A história de amor de C. S. Lewis e Joy Davidman é um lembrete poderoso de que Deus frequentemente age além dos nossos padrões e expectativas humanas. Lewis, reconhecido mundialmente como um brilhante intelectual cristão, passou grande parte de sua vida escrevendo sobre verdades que ainda não havia experimentado plenamente. A chegada de Joy em sua vida desafiou tudo o que parecia previsível ou seguro.
Ela era improvável aos olhos humanos: divorciada, doente e intensamente provocadora em suas convicções. No entanto, ou justamente por isso, foi ela quem despertou no reservado intelectual algo profundo e transformador. Lewis, que durante tanto tempo refletiu sobre o amor, finalmente pôde vivê-lo em sua forma mais real e vulnerável.
Amar nunca foi sobre encontrar alguém perfeito, espiritual ou emocionalmente idealizado. O amor verdadeiro é sempre sacrificial; ele se doa, cuida e permanece, mesmo quando é doloroso ou desconfortável. Não existe a “pessoa perfeita”, mas sim a decisão diária de amar alguém, apesar de suas imperfeições e limitações.
A história de Lewis e Joy nos mostra que o amor genuíno não foge da dor; antes, caminha com coragem em direção a ela, acolhendo-a como parte necessária do caminho para conhecer a Deus e ao próximo mais profundamente.

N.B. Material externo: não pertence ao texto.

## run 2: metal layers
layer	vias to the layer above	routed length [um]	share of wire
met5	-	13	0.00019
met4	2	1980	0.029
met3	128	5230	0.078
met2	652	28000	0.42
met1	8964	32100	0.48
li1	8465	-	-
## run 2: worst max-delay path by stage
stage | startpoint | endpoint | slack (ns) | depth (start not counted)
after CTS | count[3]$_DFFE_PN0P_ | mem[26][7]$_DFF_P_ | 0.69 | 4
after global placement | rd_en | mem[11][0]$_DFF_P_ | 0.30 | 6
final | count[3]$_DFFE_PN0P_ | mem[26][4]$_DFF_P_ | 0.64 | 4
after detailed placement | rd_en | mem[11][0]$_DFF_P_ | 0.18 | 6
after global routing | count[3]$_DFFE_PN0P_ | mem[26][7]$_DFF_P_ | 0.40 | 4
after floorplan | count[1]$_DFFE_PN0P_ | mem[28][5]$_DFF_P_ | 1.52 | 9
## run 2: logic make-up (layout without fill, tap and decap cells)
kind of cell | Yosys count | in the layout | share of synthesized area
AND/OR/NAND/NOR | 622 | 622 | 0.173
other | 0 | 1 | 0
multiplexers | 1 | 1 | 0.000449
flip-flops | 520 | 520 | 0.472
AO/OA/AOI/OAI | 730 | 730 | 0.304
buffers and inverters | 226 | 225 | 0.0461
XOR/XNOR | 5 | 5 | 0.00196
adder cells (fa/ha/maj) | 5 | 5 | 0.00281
This design comes from an exercise in tuning for small area on the open sky130 flow, not from production work. Function was checked by simulation only, so behaviour that the tests miss may differ from the original. Power and IR drop assume default switching activity.

**flow/run.sh**
```bash
#!/bin/bash
# synth_recipe.tcl (not shown) runs the flow's synth.tcl, then flattens the netlist and writes it again
# the make line also repeats each setting of config.mk as NAME=value (left out here)
make -C /OpenROAD-flow-scripts/flow DESIGN_CONFIG=/design/flow/config.mk WORK_HOME=/design/flow/orfs CLKGATE_MAP_FILE= SYNTH_SCRIPT=/design/flow/synth_recipe.tcl finish
```
Source: an optimization exercise on an open RTL-to-GDS flow (aim: small area, a short achievable clock period and few clock cycles). Production flows keep margins and buffers that such runs may drop.
In this exercise RTL edits were held to simulation tests only and were not proved equivalent to the original.

==> run B <==
// algo_3_final
module algo_3_final (
    input  wire        clk,
    input  wire        reset,       
    input  wire        trigger,     
    input  wire        pix_valid,
    input  wire [7:0]  pix_data,
    output wire        pix_ready,
    input  wire [10:0] data_ram_i,
    output wire [10:0] data_ram_o,
    output wire [10:0] addr_ram,
    output wire        we,
    input  wire [13:0] data_ram_energia_i,
    output wire [13:0] data_ram_energia_o,
    output wire [10:0] addr_ram_energia,
    input  wire [5:0]  data_ram_cantidad_i,
    output wire [5:0]  data_ram_cantidad_o,
    output wire [10:0] addr_ram_cantidad,
    output wire        fin_signal
);
  localparam integer PIXELS  = 7081;
  localparam integer RING    = 99;     
  localparam integer DLY     = 92;     
  function [6:0] step7(input [6:0] x);
    step7 = {x[5:0], x[6] ^ x[5]};
  endfunction
  function gt11(input [10:0] a, input [10:0] b);
    reg [15:0] g0, l0;
    reg [7:0]  g1, l1;
    reg [3:0]  g2, l2;
    reg [1:0]  g3, l3;
    integer k;
    begin
      g0 = {5'd0, a} & ~{5'd0, b};
      l0 = ~{5'd0, a} & {5'd0, b};
      for (k = 0; k < 8; k = k + 1) begin
        g1[k] = g0[2*k+1] | (~l0[2*k+1] & g0[2*k]);
        l1[k] = l0[2*k+1] | (~g0[2*k+1] & l0[2*k]);
      end
      for (k = 0; k < 4; k = k + 1) begin
        g2[k] = g1[2*k+1] | (~l1[2*k+1] & g1[2*k]);
        l2[k] = l1[2*k+1] | (~g1[2*k+1] & l1[2*k]);
      end
      for (k = 0; k < 2; k = k + 1) begin
        g3[k] = g2[2*k+1] | (~l2[2*k+1] & g2[2*k]);
        l3[k] = l2[2*k+1] | (~g2[2*k+1] & l2[2*k]);
      end
      gt11 = g3[1] | (~l3[1] & g3[0]);
    end
  endfunction
  function [6:0] after7(input integer n);
    integer k;
    begin
      after7 = 7'd1;
      for (k = 0; k < n; k = k + 1) after7 = step7(after7);
    end
  endfunction
  localparam [6:0]  COL95  = after7(94);         
  localparam [6:0]  COL96  = after7(95);
  localparam [6:0]  COL97  = after7(96);
  localparam [6:0]  RINGE  = after7(RING - 1);   
  localparam [6:0]  WPTRE  = after7(DLY - 1);    
  localparam [6:0]  ROWL   = after7(PIXELS / 97 - 1);   
  wire rst_in = !reset || trigger;
  reg  restart;
  always @(posedge clk) restart <= rst_in;
  reg        fin, rdy, we_r;
  ...
make LEC_CHECK=0 ABC_AREA=1 CAP_MARGIN=20 CORE_MARGIN=2 CORE_UTILIZATION=40 SETUP_SLACK_MARGIN=3.3 SLEW_MARGIN=20 finish   # period 5.5 ns
run.sh (not shown) runs the stock make flow with config.mk's settings and CLKGATE_MAP_FILE= SYNTH_SCRIPT=/design/flow/synth_recipe.tcl, a recipe that flattens the netlist after the stock synthesis.
==> inputs of run Y, as changes to run B <==
--- a/flow/config.mk
+++ b/flow/config.mk
@@ -10,4 +10,4 @@
 export CORE_MARGIN = 2
 export CORE_UTILIZATION = 40
-export SETUP_SLACK_MARGIN = 3.3
+export SETUP_SLACK_MARGIN = 3.4
 export SLEW_MARGIN = 20
==> impl_table.tex <==
\begin{tabular}{lr}
\hline
Metric & Value \\
\hline
\multicolumn{2}{l}{\textbf{Setup path}} \\
\quad Endpoint of the most critical setup path & data\_ram\_o[4] \\
\quad Depth of the worst register-to-register path & 16 \\
\multicolumn{2}{l}{\textbf{Run status}} \\
\quad Outcome & timing/DRC/antenna clean \\
\multicolumn{2}{l}{\textbf{Final layout}} \\
\quad Non-clock buffer area fraction after layout & 0.108 \\
\quad Multi-input gate share of the layout cell area & 0.421 \\
\hline
\end{tabular}
# the run above: run Y

==> impl_table.tex <==
\begin{tabular}{lr}
\hline
Metric & Value \\
\hline
\multicolumn{2}{l}{\textbf{Setup path}} \\
\quad Depth of the worst register-to-register path & 15 \\
\quad Endpoint of the most critical setup path & data\_ram\_o[3] \\
\multicolumn{2}{l}{\textbf{Yosys}} \\
\quad Simple-gate area share of the yosys netlist & 0.262 \\
\quad Library cells used by synthesis & 52 \\
\multicolumn{2}{l}{\textbf{STA}} \\
\quad Setup-violating endpoint count in the final report & 0 \\
\multicolumn{2}{l}{\textbf{Run status}} \\
\quad Outcome & timing/DRC/antenna clean \\
\multicolumn{2}{l}{\textbf{Final layout}} \\
\quad Non-clock buffer area fraction after layout & 0.0956 \\
\multicolumn{2}{l}{\textbf{Global routing}} \\
\quad Global-route wire length before repair & 46500 um \\
\hline
\end{tabular}
# the run above: run B

Testbench counts of run B, summed over its fixed seeds: cycles 171,814.
Testbench counts of run Y, summed over its fixed seeds: cycles 171,814.

-- afterwards: timing with drivers on the ports --
No port has a modelled driver above. Below, the same layouts with a new extraction and two added sets of constraints. Step 1 (the two cells are an assumption about what drives the block):
set clk [get_ports {clk}]
set_driving_cell -lib_cell sky130_fd_sc_hd__clkbuf_16 $clk
set_driving_cell -lib_cell sky130_fd_sc_hd__buf_2 [delete_from_list [all_inputs] $clk]
Step 2, shift: input delay + t, output delay - t, t = (earliest + latest rising clock arrival at the registers) / 2. This alone moves slack from input paths to output paths. a / b / c = no drivers / after step 1 / after step 2; a / b = the first two.
| run | t (ns) | setup WS [ns] | worst setup path at the end | worst slew at a driven data input, ns |
|---|---|---|---|---|
| run B | 0.568 | 3.261 / 3.214 / 2.780 | input to register | 0.05 |
| run Y | 0.568 | 3.259 / 3.211 / 2.767 | input to register | 0.05 |
After both steps every run listed still meets setup and hold. For run Y, which loses most, drivers alone change the setup slack by -0.048 ns; drivers and shift together by -0.492 ns.
From an optimization exercise on the open Yosys and OpenROAD flow, aimed at small area and a short achievable clock period; shortcuts taken in it are not production practice. In this exercise RTL edits were held to simulation tests only and were not proved equivalent to the original.

## final_log
module final_log(clk, reset, base, in_data, out_data);
    input clk, reset;
    input [1:0] base;
    input [31:0] in_data;
    output reg [31:0] out_data;
    function [20:0] tn0;
        input [1:0] b;
        input [2:0] d;    
        begin
            case ({b[1], b[1] ? 1'b0 : b[0], d})
                5'b00000: tn0 = 21'h1fffff;
                5'b00001: tn0 = 21'h1d2eba;
                5'b00010: tn0 = 21'h1e730d;
                5'b00011: tn0 = 21'h1ba1c8;
                5'b00100: tn0 = 21'h1f2e7a;
                5'b00101: tn0 = 21'h1c5d35;
                5'b00110: tn0 = 21'h1da188;
                5'b00111: tn0 = 21'h1ad043;
                5'b01000: tn0 = 21'h1fffff;
                5'b01001: tn0 = 21'h198336;
                5'b01010: tn0 = 21'h1c6e00;
                5'b01011: tn0 = 21'h15f137;
                5'b01100: tn0 = 21'h1e1d8f;
                5'b01101: tn0 = 21'h17a0c6;
                5'b01110: tn0 = 21'h1a8b90;
                5'b01111: tn0 = 21'h140ec7;
                5'b10000: tn0 = 21'h1fffff;
                5'b10001: tn0 = 21'h16a3fd;
                5'b10010: tn0 = 21'h1ad961;
                5'b10011: tn0 = 21'h117d5f;
                5'b10100: tn0 = 21'h1d47fc;
                5'b10101: tn0 = 21'h13ebfa;
                5'b10110: tn0 = 21'h18215e;
                5'b10111: tn0 = 21'hec55c;
                default: tn0 = 21'h1fffff;
            endcase
        end
    endfunction
  ...
For scale: ~1,900 cells after synthesis, about 30 flip-flops, about 68 I/O pins.
Settings: LEC_CHECK=0, ABC_AREA=1, CAP_MARGIN=20, CORE_MARGIN=2, CORE_UTILIZATION=40, CTS_BUF_LIST=sky130_fd_sc_hd__clkbuf_8, CTS_CLUSTER_DIAMETER=200, CTS_CLUSTER_SIZE=30, SETUP_SLACK_MARGIN=5, SLEW_MARGIN=20; clock period 60.0 ns.
run.sh (not shown) runs the stock make flow with config.mk's settings and CLKGATE_MAP_FILE= SYNTH_SCRIPT=/design/flow/synth_recipe.tcl, a recipe that flattens the netlist after the stock synthesis.
The starting point finished clean.
Edit:
==> flow/flow/run.sh (new file) <==
#!/bin/bash
set -euo pipefail
bash standard.sh SETUP_SLACK_MARGIN=36 "BUFFER_PORTS_ARGS=-buffer_cell sky130_fd_sc_hd__buf_1" SKIP_GATE_CLONING=1 finish > run.log 2>&1
==> flow/standard.sh (new file) <==
#!/bin/bash
# synth_recipe.tcl (not shown) runs the flow's synth.tcl, then flattens the netlist and writes it again
# the make line also repeats each setting of config.mk as NAME=value (left out here)
make -C /OpenROAD-flow-scripts/flow DESIGN_CONFIG=/design/flow/config.mk WORK_HOME=/design/flow/orfs CLKGATE_MAP_FILE= SYNTH_SCRIPT=/design/flow/synth_recipe.tcl "${@:-finish}"
PLACE_DENSITY = 0.85   (was unset)
SETUP_SLACK_MARGIN = unset   (was 5)
removed: flow/run.sh
What happened: The new run completed with no timing, DRC or antenna violations; routed wire length is higher slightly; sequential cell count does not change; sequential share of layout area is about the same; area after synthesis is unchanged; die area does not change.

========
== raven ==
final_log, a different RTL version from the one above (not shown whole).
Size: about 1900 cells after synthesis, roughly 30 flip-flops, ~68 I/O pins, ~13000 µm² of cells after synthesis.
Settings: LEC_CHECK=0, ABC_AREA=1, CAP_MARGIN=70, CORE_MARGIN=2, CORE_UTILIZATION=40, SLEW_MARGIN=70; clock period 60.0 ns.
Stock flow here: none of the scripts above is used.
raven: all stages complete, timing, DRC and antenna checks passed
Input changes introduced in xenon (baseline for comparison: raven):
- SLEW_MARGIN now 20, was 70
- CTS_CLUSTER_DIAMETER now 200, previously not set
- CAP_MARGIN now 20, was 70
- CTS_CLUSTER_SIZE now 30, previously not set
- CTS_BUF_LIST now sky130_fd_sc_hd__clkbuf_8, previously not set
==> flow/flow/run.sh (new file) <==
#!/bin/bash
set -euo pipefail
bash standard.sh SETUP_SLACK_MARGIN=37 "BUFFER_PORTS_ARGS=-buffer_cell sky130_fd_sc_hd__buf_1" SKIP_GATE_CLONING=1 finish > run.log 2>&1
==> flow/standard.sh (new file) <==
#!/bin/bash
# synth_recipe.tcl (not shown) runs the flow's synth.tcl, then flattens the netlist and writes it again
# the make line also repeats each setting of config.mk as NAME=value (left out here)
make -C /OpenROAD-flow-scripts/flow DESIGN_CONFIG=/design/flow/config.mk WORK_HOME=/design/flow/orfs CLKGATE_MAP_FILE= SYNTH_SCRIPT=/design/flow/synth_recipe.tcl "${@:-finish}"
removed: flow/run.sh
==> run notes <==
Looking at number of fill cells in the layout, xenon sits 5.7% lower than raven does. Compared with raven, xenon improves worst setup slack. Side by side, wire length turned out higher in xenon than in raven. In the final reports, the cell area of xenon is larger than that of raven.

========
Setup of build 77:
final_log again, from the RTL that the note above started with.
Settings: LEC_CHECK=0, ABC_AREA=1, CAP_MARGIN=20, CORE_MARGIN=2, CORE_UTILIZATION=40, SLEW_MARGIN=20; clock period 60.0 ns.
standard.sh (not shown) runs the stock make flow with config.mk's settings and CLKGATE_MAP_FILE= SYNTH_SCRIPT=/design/flow/synth_recipe.tcl, a recipe that flattens the netlist after the stock synthesis.
==> flow/flow/run.sh <==
#!/bin/bash
# The standard layout, with ORFS's timing repair asked to leave 35 ns of setup
# slack (a 25 ns period) instead of none, so that it sizes and buffers the
# critical paths; every tool's output is kept in the ORFS logs and in run.log.
set -euo pipefail
bash standard.sh SETUP_SLACK_MARGIN=35 finish > run.log 2>&1
diff inputs: build 77 => build 83
==> flow/flow/run.sh <==
#!/bin/bash
set -euo pipefail
bash standard.sh SETUP_SLACK_MARGIN=35 "BUFFER_PORTS_ARGS=-buffer_cell sky130_fd_sc_hd__buf_1" SKIP_GATE_CLONING=1 finish > run.log 2>&1
-- flow/config.mk --
<<< build 77, line 10
export CORE_MARGIN = 2
export CORE_UTILIZATION = 40
export SLEW_MARGIN = 20
>>> build 83, line 10
export CORE_MARGIN = 2
export CORE_UTILIZATION = 40
export CTS_BUF_LIST = sky130_fd_sc_hd__clkbuf_8
export CTS_CLUSTER_DIAMETER = 200
export CTS_CLUSTER_SIZE = 30
export SLEW_MARGIN = 20
Results
- Across build 83 and build 77, none had a timing, DRC or antenna violation.
- On overall fraction of global-route tracks in use: between build 83 and build 77, it ends up higher for build 83.
- Core util | build 83 vs build 77 | build 83 lower
- Comparing build 83 and build 77, the lower final non-filler cell area was measured on build 83.
- Summary of build 83 over build 77: overall die width has remained practically unchanged; minimum clock period has decreased.
- Critical path data arrival time was lower in build 83 than in build 77.
- Going from build 77 to build 83, the non-clock buffer count was found to have gone down by 10.
- Routed wire length is higher on build 77
- Comparing cell area after placement for build 83 and build 77, the bigger number came from build 77.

Ao enfrentar a dor da perda após a morte de Joy, Lewis descobriu uma profundidade do amor e da compreensão divina que nunca havia imaginado antes.
Talvez o verdadeiro milagre do amor esteja justamente nisto: não em encontrar a perfeição, mas em permitir que Deus se revele através das cicatrizes, da fragilidade e das improbabilidades que a vida traz.
Que aprendamos com Lewis a viver um amor mais humano, mais real, mais parecido com Cristo.